I bought a Gigabyte X870E board with 3 PCIe slots (PCIe5 16x, PCIe4 4x, PCIe3 4x) and 4 M.2 slots (3x PCIe5, 1x PCIe 4). Three of the M.2 slots are connected to the CPU, and one is connected to the chipset. Using the 2nd and 3rd M.2 CPU-connected slots causes the board to bifurcate the lanes assigned to the GPU's PCIe slot, so you get 8x GPU, 4x M.2, 4x M.2.
I wish you didn't have to buy Xeon or Threadripper to get considerably more PCIe lanes, but for most people I suspect this split is acceptable. The penalty for gaming going from 16x to 8x is pretty small.
IIRC, X870 boards are required to spend some of their PCIe lanes on providing USB4/Thunderbolt ports. If you don't want those, you can get an X670 board that uses the same chipset silicon but provides a better allocation of PCIe lanes to internal M.2 and PCIe slots.
Even with a Threadripper you're at the mercy of the motherboard design.
I use ROG board that has 4 PCIe slots. While each can physically seat an x16 card, only one of them has 16 lanes -- the rest are x4. I had to demote my GPU to a slower slot in order to get full throughput from my 100GbE card. All this despite having a CPU with 64 lanes available.
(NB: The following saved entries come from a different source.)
<file path="src/rtl/apb4_pkg.sv">
// Shared types and helpers for the APB4 register-bank completer.
// Latency: n/a (types and constant functions only).
// Backpressure: n/a.
package apb4_pkg;

  // Transfer phase as seen by the completer.
  typedef enum logic [1:0] {
    IDLE   = 2'd0,
    SETUP  = 2'd1,
    WAIT   = 2'd2,
    ACCESS = 2'd3
  } apb_state_e;

  // Width of the wait-state down-counter (up to 15 wait cycles).
  localparam int WAIT_CNT_W = 4;

  // Number of byte lanes on a data bus of width dw.
  function automatic int strb_w(input int dw);
    return dw / 8;
  endfunction

  // Number of byte-offset address bits below the word index.
  function automatic int addr_lsb(input int dw);
    return $clog2(dw / 8);
  endfunction

endpackage

</file>
<file path="src/rtl/apb4_strb_merge.sv">
// Byte-lane merge: each lane takes the write data when its strobe is set, else keeps the old value.
// Latency: combinational, zero cycles.
// Backpressure: none; pure function of its inputs.
//
// Ports:
//   old_dat  current register contents
//   wr_dat   incoming write data
//   strb     per-byte write enables
//   new_dat  merged result
module apb4_strb_merge
  import apb4_pkg::*;
#(
  parameter int DATA_WIDTH = 32
) (
  input  logic [DATA_WIDTH-1:0]           old_dat,
  input  logic [DATA_WIDTH-1:0]           wr_dat,
  input  logic [strb_w(DATA_WIDTH)-1:0]   strb,
  output logic [DATA_WIDTH-1:0]           new_dat
);

  always_comb begin
    new_dat = old_dat;
    for (int b = 0; b < strb_w(DATA_WIDTH); b++) begin
      if (strb[b]) begin
        new_dat[b*8 +: 8] = wr_dat[b*8 +: 8];
      end
    end
  end

endmodule

</file>
<file path="src/rtl/apb4_slave_regbank.sv">
// APB4 completer fronting NUM_REGS word registers with byte strobes, read-only slots and PSLVERR.
// Latency: 2 + WAIT_STATES cycles per transfer (setup, WAIT_STATES wait cycles, one ready cycle).
// Backpressure: PREADY is held low for WAIT_STATES access-phase cycles; dropping PSEL aborts cleanly.
//
// Ports:
//   PCLK, PRESET                    clock and asynchronous active-high reset
//   PSEL, PENABLE, PWRITE, PADDR,
//   PWDATA, PSTRB                   APB4 requester signals
//   PRDATA, PREADY, PSLVERR         registered APB4 completer responses
//   reg_q                           flattened RW register contents (RO slots read as 0)
//   ro_in                           hardware values returned for read-only slots
module apb4_slave_regbank
  import apb4_pkg::*;
#(
  parameter int                    ADDR_WIDTH  = 32,
  parameter int                    DATA_WIDTH  = 32,
  parameter int                    NUM_REGS    = 16,
  parameter logic [ADDR_WIDTH-1:0] BASE_ADDR   = '0,
  parameter int                    WAIT_STATES = 0,
  parameter logic [NUM_REGS-1:0]   RO_MASK     = '0
) (
  input  logic                           PCLK,
  input  logic                           PRESET,
  input  logic                           PSEL,
  input  logic                           PENABLE,
  input  logic                           PWRITE,
  input  logic [ADDR_WIDTH-1:0]          PADDR,
  input  logic [DATA_WIDTH-1:0]          PWDATA,
  input  logic [strb_w(DATA_WIDTH)-1:0]  PSTRB,
  output logic [DATA_WIDTH-1:0]          PRDATA,
  output logic                           PREADY,
  output logic                           PSLVERR,
  output logic [NUM_REGS*DATA_WIDTH-1:0] reg_q,
  input  logic [NUM_REGS*DATA_WIDTH-1:0] ro_in
);

  localparam int SW    = strb_w(DATA_WIDTH);
  localparam int LSB   = addr_lsb(DATA_WIDTH);
  localparam int IDX_W = (NUM_REGS > 1) ? $clog2(NUM_REGS) : 1;

  apb_state_e                state;
  logic [WAIT_CNT_W-1:0]     cnt;
  logic [IDX_W-1:0]          lat_idx;
  logic                      lat_write;
  logic                      lat_err;
  logic [DATA_WIDTH-1:0]     lat_wdata;
  logic [SW-1:0]             lat_strb;
  logic [DATA_WIDTH-1:0]     regs   [NUM_REGS];
  logic [DATA_WIDTH-1:0]     ro_arr [NUM_REGS];

  // ---------------- address decode of the live bus (setup phase) ----------------
  // One extra bit on the subtraction: its borrow flags PADDR below BASE_ADDR.
  logic [ADDR_WIDTH:0]   diff;
  logic [ADDR_WIDTH-1:0] word_off;
  logic [IDX_W-1:0]      bus_idx;
  logic                  misalign;
  logic                  below;
  logic                  out_range;
  logic                  bus_err;

  assign diff      = {1'b0, PADDR} - {1'b0, BASE_ADDR};
  assign below     = diff[ADDR_WIDTH];
  assign word_off  = diff[ADDR_WIDTH-1:0] >> LSB;
  assign bus_idx   = word_off[IDX_W-1:0];
  assign misalign  = (PADDR & ADDR_WIDTH'(SW - 1)) != '0;
  assign out_range = word_off >= ADDR_WIDTH'(NUM_REGS);
  assign bus_err   = misalign | below | out_range | (PWRITE & ~out_range & RO_MASK[bus_idx]);

  // ---------------- read data for the edge that enters ACCESS ----------------
  // With no wait states the response is formed straight from the setup-phase bus;
  // otherwise from the values latched when the setup phase was seen.
  logic [IDX_W-1:0]      rd_idx;
  logic                  rd_err;
  logic                  rd_wr;
  logic [DATA_WIDTH-1:0] rd_dat;

  always_comb begin
    rd_idx = lat_idx;
    rd_err = lat_err;
    rd_wr  = lat_write;
    if (state == IDLE) begin
      rd_idx = bus_idx;
      rd_err = bus_err;
      rd_wr  = PWRITE;
    end
    rd_dat = '0;
    if (!rd_err && !rd_wr) begin
      rd_dat = RO_MASK[rd_idx] ? ro_arr[rd_idx] : regs[rd_idx];
    end
  end

  // ---------------- single commit path ----------------
  logic [DATA_WIDTH-1:0] merged;

  apb4_strb_merge #(.DATA_WIDTH(DATA_WIDTH)) u_merge (
    .old_dat (regs[lat_idx]),
    .wr_dat  (lat_wdata),
    .strb    (lat_strb),
    .new_dat (merged)
  );

  for (genvar i = 0; i < NUM_REGS; i++) begin : g_slot
    assign ro_arr[i]                        = ro_in[i*DATA_WIDTH +: DATA_WIDTH];
    assign reg_q[i*DATA_WIDTH +: DATA_WIDTH] = RO_MASK[i] ? '0 : regs[i];
  end

  // ---------------- transfer FSM ----------------
  // SETUP is the first access-phase cycle after capture when waits are inserted;
  // cnt holds the wait cycles still to serve, including the current one.
  always_ff @(posedge PCLK or posedge PRESET) begin
    if (PRESET) begin
      state     <= IDLE;
      cnt       <= '0;
      lat_idx   <= '0;
      lat_write <= 1'b0;
      lat_err   <= 1'b0;
      lat_wdata <= '0;
      lat_strb  <= '0;
      PRDATA    <= '0;
      PREADY    <= 1'b0;
      PSLVERR   <= 1'b0;
      for (int i = 0; i < NUM_REGS; i++) begin
        regs[i] <= '0;
      end
    end else begin
      // Responses are single-cycle pulses; they are only raised on entry to ACCESS.
      PRDATA  <= '0;
      PREADY  <= 1'b0;
      PSLVERR <= 1'b0;
      case (state)
        IDLE: begin
          // PENABLE without a preceding setup phase is ignored here.
          if (PSEL && !PENABLE) begin
            lat_idx   <= bus_idx;
            lat_write <= PWRITE;
            lat_err   <= bus_err;
            lat_wdata <= PWDATA;
            lat_strb  <= PSTRB;
            if (WAIT_STATES == 0) begin
              state   <= ACCESS;
              PREADY  <= 1'b1;
              PSLVERR <= rd_err;
              PRDATA  <= rd_dat;
            end else begin
              state <= SETUP;
              cnt   <= WAIT_CNT_W'(WAIT_STATES);
            end
          end
        end
        SETUP, WAIT: begin
          if (!PSEL) begin
            state <= IDLE;
            cnt   <= '0;
          end else if (cnt == WAIT_CNT_W'(1)) begin
            state   <= ACCESS;
            cnt     <= '0;
            PREADY  <= 1'b1;
            PSLVERR <= rd_err;
            PRDATA  <= rd_dat;
          end else begin
            state <= WAIT;
            cnt   <= cnt - WAIT_CNT_W'(1);
          end
        end
        ACCESS: begin
          // Commit only if the requester is still in the access phase.
          if (PSEL && PENABLE && lat_write && !lat_err) begin
            regs[lat_idx] <= merged;
          end
          state <= IDLE;
        end
        default: state <= IDLE;
      endcase
    end
  end

endmodule
</file>
<file path="config.mk">
export PLATFORM = sky130hd
export DESIGN_NAME = apb4_slave_regbank
export DESIGN_NICKNAME = d
export VERILOG_FILES = /design/src/rtl/apb4_pkg.sv /design/src/rtl/apb4_strb_merge.sv /design/src/rtl/apb4_slave_regbank.sv
export SDC_FILE = /design/constraint.sdc
export NUM_CORES = 2
export LEC_CHECK = 0
export CAP_MARGIN = 15
export CORE_AREA = 4 4 444 446
export CTS_BUF_LIST = sky130_fd_sc_hd__clkbuf_2
export DETAILED_ROUTE_END_ITERATION = 16
export DIE_AREA = 0 0 448 450
export GPL_TIMING_DRIVEN = 0
export REMOVE_ABC_BUFFERS = 1
export SLEW_MARGIN = 20
export SYNTH_ARGS = -nofsm -noshare
export SYNTH_HDL_FRONTEND = slang
export SYNTH_SLANG_ARGS = --single-unit
</file>
<file path="constraint.sdc">
create_clock -name PCLK -period 31.2 [get_ports PCLK]
set_input_delay 9.36 -clock PCLK [delete_from_list [all_inputs] [get_ports PCLK]]
set_output_delay 9.36 -clock PCLK [all_outputs]
set_load 0.02 [all_outputs]
</file>
Word level (Yosys, flattened, before mapping):

Memory sizes are Yosys's and may differ from the RTL's.
Cells that the tools add are included.

* flip-flop bits (word level): 594
* bits in latches: 0
* memory bits (writable): 0
* memory bits (read-only): 32
* output and inout bits: 546
* memories kept: 2

* add/subtract/negate cells: 1
* $mul: 0
* div/mod/pow operators: 0
* magnitude comparators: 6
* equal/unequal tests: 5
* shift operators: 0
* mux-type cells: 41
* bitwise operators: 7
* reduce and logical (&&, ||, !) cells: 15

Memory list
* (name not given): words 16, bits a word 1, rd ports 1, clocked after Yosys merged registers in 0, wr ports 0, line apb4_slave_regbank.sv:88 `rd_dat = RO_MASK[rd_idx] ? ro_arr[rd_idx] : regs[rd_idx];`
* (name not given): words 16, bits a word 1, rd ports 1, clocked after Yosys merged registers in 0, wr ports 0, line apb4_slave_regbank.sv:67 `assign bus_err = misalign | below | out_range | (PWRITE & ~out_range & RO_MASK[bus_idx]);`

Operators by type and width (count)
* 512-bit bitwise mux: 1
* 32-bit binary-select mux with 4-bit select: 3
* 32-bit 2-to-1 mux: 12
* 32-bit demux with 4-bit select: 1
* 32-bit one-hot mux with 2 select lines: 1
* 8-bit 2-to-1 mux: 4
* 32-bit nonzero test: 1
* 30-bit by 5-bit >= comparator with 1-bit output (second input constant): 1
* 4-bit 2-to-1 mux: 3
* 1-bit 2-to-1 mux: 11
* 5-bit >= comparator (second input constant): 2
* 4-bit by 5-bit less-than comparator with 1-bit output (second input constant): 2
* 4-bit inverter with 5-bit output: 2
* 1-bit logical AND: 6
* 2-bit one-hot mux with 3 select lines: 1
* 5-bit by 1-bit less-than comparator with 1-bit output (second input constant): 1
* 2-bit equality test (second input constant): 2
* 4-bit by 1-bit equality test with 1-bit output (second input constant): 1
* 1-bit zero test: 4
* 2-bit 2-to-1 mux: 2
* 1-bit one-hot mux with 2 select lines: 2
* 2-bit AND reduction: 2
* 4-bit by 1-bit subtractor with 4-bit output (second input constant): 1
* 1-bit bitwise AND: 2
* other kinds (6): 7

Depth between registers and ports, before layout:

* word-level depth: 12
* mapped depth: 11

Modules after synthesis:

Synthesis repeated with hierarchy kept, for this count alone.

* cells, all modules: 2181
* area total of the unflattened synthesis: 30391.6 um^2

By module, submodules not included
* apb4_slave_regbank: times used 1, cells each 2145, area an instance 29866.1 um^2
* apb4_strb_merge: times used 1, cells each 36, area an instance 525.5 um^2

Least setup slack after synthesis:

Ideal clock, no wire load.

* path kind: input to register
* from: in PADDR[3]
* to: reg PRDATA[0]
* setup time: 0.138 ns
* data arrival time: 10.790 ns
* data required time: 31.062 ns
* setup slack: 20.271 ns
* stages on the path: 7
* buffers on the path: 3
* cells stage by stage: mux2i_1 buf_4 buf_6 buf_4 mux4_2 a22oi_1 a21oi_1

* longest elaborated chain between the ends: 12
* elaborated cells between the ends (all ways): 27
* classes of those cells: order compare: 1; mux: 16; bitwise: 6; reduce/logical: 2; memory: 2

Ends and longest elaborated chain
* start, declared: line apb4_slave_regbank.sv:27 `input logic [ADDR_WIDTH-1:0] PADDR,`
* 30-bit by 5-bit >= comparator with 1-bit output: line apb4_slave_regbank.sv:66 `assign out_range = word_off >= ADDR_WIDTH'(NUM_REGS);`
* 1-bit inverter: line apb4_slave_regbank.sv:67
* 1-bit bitwise AND (2 in series): line apb4_slave_regbank.sv:67
* 1-bit bitwise OR: line apb4_slave_regbank.sv:67
* 1-bit 2-to-1 mux: line apb4_slave_regbank.sv:81 `if (state == IDLE) begin`
* 1-bit zero test: line apb4_slave_regbank.sv:87 `if (!rd_err && !rd_wr) begin`
* 1-bit logical AND: line apb4_slave_regbank.sv:87
* 32-bit 2-to-1 mux (*): line apb4_slave_regbank.sv:87
* 32-bit 2-to-1 mux: line apb4_slave_regbank.sv:154 `end else if (cnt == WAIT_CNT_W'(1)) begin`
* 32-bit 2-to-1 mux: line apb4_slave_regbank.sv:151 `if (!PSEL) begin`
* 32-bit one-hot mux with 2 select lines (*): line apb4_slave_regbank.sv:130 `case (state)`
* end signal, assigned: line apb4_slave_regbank.sv:143 `PRDATA <= rd_dat;`
* end signal, assigned: line apb4_slave_regbank.sv:159 `PRDATA <= rd_dat;`
* end, declared: line apb4_slave_regbank.sv:30 `output logic [DATA_WIDTH-1:0] PRDATA,`

Mark *: on every way between the ends. The rest lies on a longest branch, timed or not. The select of a mux whose other input is x is not followed.
A chain may end at the register's enable or synchronous reset.

Worst setup path after layout:

* from: reg regs, in the netlist reg_q[79]
* to: out reg_q[79]

RTL lines
* start, declared: line apb4_slave_regbank.sv:48 `logic [DATA_WIDTH-1:0] regs [NUM_REGS];`
* start signal, assigned by index: line apb4_slave_regbank.sv:168 `regs[lat_idx] <= merged;`
* end, declared: line apb4_slave_regbank.sv:33 `output logic [NUM_REGS*DATA_WIDTH-1:0] reg_q,`

No word-level cell between the ends.

==> flow_summary.json <==
{
  "status": "finished clean",
  "postCtsSetupRepairBufs": 0,
  "yosys.area.top_type": "dfrtp_1",
  "synth_flop_cell": "dfrtp_1",
  "syn-cell-area_um2": 29900,
  "drive_gt1_frac": 0.203,
  "total_power_mw": 3.90,
  "post-place-ws_ns": 18.77,
  "overflow": 0,
  "clock_path_buffers": 3,
  "synth_most_common_cell": "dfrtp_1",
  "finalCriticalPeriod_ns": 12.32,
  "drtIter0Drc": 2351,
  "hp-class": "reg2reg",
  "muxShareOfSynthArea": 0.188,
  "synth-compound-area-share": 0.131,
  "cts_root_buffer": "clkbuf_2",
  "drt-wirelength-per-cell_um": 24.2,
  "cp-end-kind": "output port",
  "multi_input_area_um2": 13800,
  "ys_warn_count": 0,
  "path_buf_inv": 1,
  "final-seq-area_um2": 14900,
  "relSlewSlack": 0.235,
  "max_freq_mhz": 81.2,
  "die_w_um": 448,
  "grt_pass1_wl_um": 207000,
  "synth_top_cell_area_share": 0.498,
  "drv_cap": 0,
  "synthXorXnorAreaFrac": 0,
  "via_per_inst": 4.36,
  "critPathLaunchType": "flip-flop",
  "min_to": "lat_wdata[18]",
  "core_um2": 193000,
  "fin_nets": 4051,
  "cp.arrival_ns": 2.96,
  "timing.rr.start": "state[0]",
  "path_cells": "clkdlybuf4s50_1",
  "synth-simple-area-share": 0.133,
  "fin_skew_ns": 0.206,
  "synth-seq-cells": 594,
  "fp.dieArea_um2": 202000,
  "antenna_found_initial": 9,
  "power_leakage_nw": 17.0,
  "async_reset_ff_frac": 1.00,
  "crit_slowest_cell": "clkdlybuf4s50_1",
  "grt_usage": 0.144,
  "avgSynthCellArea_um2": 10.6,
  "io_buffers": 618,
  "num_rows": 161,
  "post-dp-hpwl_um": 115000,
  "synth_top_family_by_area": "multiplexers",
  "synth_fa_ha_area_frac": 0.00168,
  "hold_path_depth": 1,
  "fillerInstances": 20800,
  "start_util": 0.155,
  "place_area_um2": 40500,
  "rsz0062_at_grt": "false",
  "maxSlewViolCount": 0,
  "ys_seq_area_frac": 0.498,
  "numCtsBuffers": 168,
  "die_h_um": 450,
  "min-delay-start": "lat_wdata[18]",
  "ctsHoldBuffers": 0,
  "tightest_slew_ns": 1.15,
  "first_pass_iters": 5,
  "criticalPathCategory": "reg2out",
  "drc_errors": 0,
  "fin_area_um2": 42200,
  "cts_tree": "built",
  "vias": 26800,
  "synthCells": 2811,
  "ys_top_cells_by_area": "dfrtp_1, mux4_2, a21oi_1",
  "drtAntennaViolNets": 0,
  "place_congestion": 0.819,
  "htreeDepth": 4,
  "ir_worst_vdd_uv": 53.4,
  "crit_path_max_incr_delay_ns": 0.85,
  "synth_cell_type_count": 49,
  "wl_um": 149000,
  "cp_top_family": "buffers and inverters",
  "reg2reg_depth": 11,
  "cts_resized": 0,
  "setup_ws_ns": 18.88,
  "min_period_over_period": 0.395,
  "clock_latency_ns": 1.74,
  "hold_viol": 0,
  "cts_num_sinks": 594,
  "syn2layout_area_growth_pct": 41.2,
  "rrSetupSlack_ns": 27.63,
  "power_density_nw_per_um2": 92.4,
  "path_clk_slew_ns": 0.08,
  "crit_fanout": 4,
  "cp.required_ns": 21.84,
  "ios": 1131,
  "finalSetupViolCount": 0,
  "first_global_vias": 26600,
  "synthTopCellsByCount": "dfrtp_1, a21oi_1, nor2_1",
  "synth_edf_count": 0,
  "worst_r2r_endpoint": "PRDATA[13]",
  "grt_max_degree": 102
}
cells by family after synthesis:
kind of cell,after synthesis
compound gates,684
fa+ha+maj,4
buf+inv,263
flops,594
mux,315
simple gates,951
worst max-delay path by stage:
stage / start / end / slack, ns / cells past startpoint
after floorplan: PRESET / PRDATA[0] / 5.22 / 1
after global placement: PRESET / reg_q[232] / -2.74 / 2
after detailed placement: PADDR[2] / PRDATA[0] / 18.77 / 7
after CTS: reg_q[47] / reg_q[47] / 18.48 / 1
after global routing: reg_q[436] / reg_q[436] / 18.61 / 1
final: reg_q[79] / reg_q[79] / 18.88 / 1
through the flow:
step                      hold WS, ns  setup TNS, ns   util  instances
after floorplan                 0.466              0      -       2557
after global placement          0.488       -1580.08  0.196       5701
after detailed placement        0.501              0  0.210       5818
after CTS                       0.488              0  0.219       6126
after global routing            0.554              0  0.219       6136
final                           0.536              0  0.219       6138
routing by layer:
metal  GRT usage  vias to the layer above  wire [um]
li1            -                    11500          -
met1       0.163                    13600      53700
met2       0.250                     1355      76000
met3      0.0305                      335      10200
met4      0.0822                        0       8740
met5           0                        -          0
flip-flops by register name, summed over array words and instances, names as in the netlist:
register	cells
PRDATA	32
PREADY	1
PSLVERR	1
cnt	4
lat_err	1
lat_idx	4
lat_strb	4
lat_wdata	32
lat_write	1
reg_q	512
state	2
cell usage in the layout (no fill, tap or decap), drive strengths merged, types with 35 or more instances in the layout:
| master | n |
|---|---|
| a21oi | 577 |
| mux2 | 48 |
| mux4 | 192 |
| clkdlybuf4s50 | 618 |
| dfrtp | 594 |
| nand2 | 259 |
| clkbuf | 262 |
| buf | 117 |
| clkinv | 37 |
| o22ai | 35 |
| mux2i | 75 |
| nor2 | 529 |
| nand3 | 95 |
layout make-up:
cell class	count	area share
inverter	9	0.000979
clock inverter	46	0.00730
timing repair buffer	735	0.205
tap	2526	0.0750
antenna	12	0.000712
clock buffer	262	0.0311
multi-input combinational	1954	0.327
sequential	594	0.353
where the power goes:
group | leakage (nW) | internal (mW) | switching, mW
Clock | 1.24 | 0.241 | 0.374
Combinational | 7.57 | 0.849 | 1.22
Sequential | 8.15 | 0.952 | 0.259
Note: power is estimated with default switching activity, not from simulation.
I don't think Threadripper platform is to blame that you bought a board with potentially the worst possible pcie lane routing. Latest generation has 88 usable lanes at minimum, most boards have 4x 16x, and Pro supports 7x Gen 5.0 x16 links, an absolutely insane amount of IO. "At the mercy of motherboard design"- do the absolute minimum amount of research and pick any other board?
Okay, but then I need to ask what kind of use case doesn't mind the extra latency from ethernet but does care about the difference between 40Gbps and 70Gbps.
Though for the most the performance cost of going down to 8x PCIe is often pretty tiny - only a couple of percent at most
[0] shows a pretty "worst case" impact of 1-4% - that's on the absolute highest-end card possible (a geforce 5090) and pushing it down to 16x PCIe3.0. A lower end card would likely show an even smaller difference. They even showed zero impact from 16xPCIe4.0, which is the same bandwidth as 8x of the PCIe5.0 lanes supported on X870E boards like you mentioned.
Though if you're not on a gaming use case and know you're already PCIe limited it could be larger - but people who have that sort of use case likely already know what to look for, and have systems tuned to that use case more than "generic consumer gamer board"
For Skylake, Intel ran 16 lanes of pci-e to the CPU, and ran DMI to the chipset, which had pci-e lanes behind it. Depending on the chipset, there would be anywhere from 6 lanes at pci-e 2.0 to 20 lanes at pci-e 3.0. My wild guess is that a board from back then would have put m.2 behind the chipset and no cpu attached ssd for you; that fits with your report of the GPU having all 16 lanes.
But, if you had the nicer chipsets, wikipedia says your board could split the 16 cpu lanes into two x8 slots or one x8 and 2 x4 slots, which would fit. This would usually be dynamic at boot time, not at runtime; the firmware would typically look if anything is in the x4 slots and if so, set bifurcation, otherwise the x16 gets all the lanes. Some motherboards do have PCI-e switches to use the bandwidth more flexibly, but those got really expensive; i think at the transition to pci-e 4.0, but maybe 3.0?
Indeed. I dug out the manual (MSI H170 Gaming M3), which has a block diagram showing the M2 port behind the chipset, which is connected via DMI 3 to the CPU. In my mind, the chipset was connected via actual PCIe, but apparently, it's counted separately from the "actual" PCIe lanes.
Intel's DMI connection between the CPU and the chipset is little more than another PCIe x4 link. For consumer CPUs, they don't usually include it in the total lane count, but they have sometimes done so for Xeon parts based off the consumer silicon, giving the false impression that those Xeons have more PCIe lanes.
I wish you didn't have to buy Xeon or Threadripper to get considerably more PCIe lanes, but for most people I suspect this split is acceptable. The penalty for gaming going from 16x to 8x is pretty small.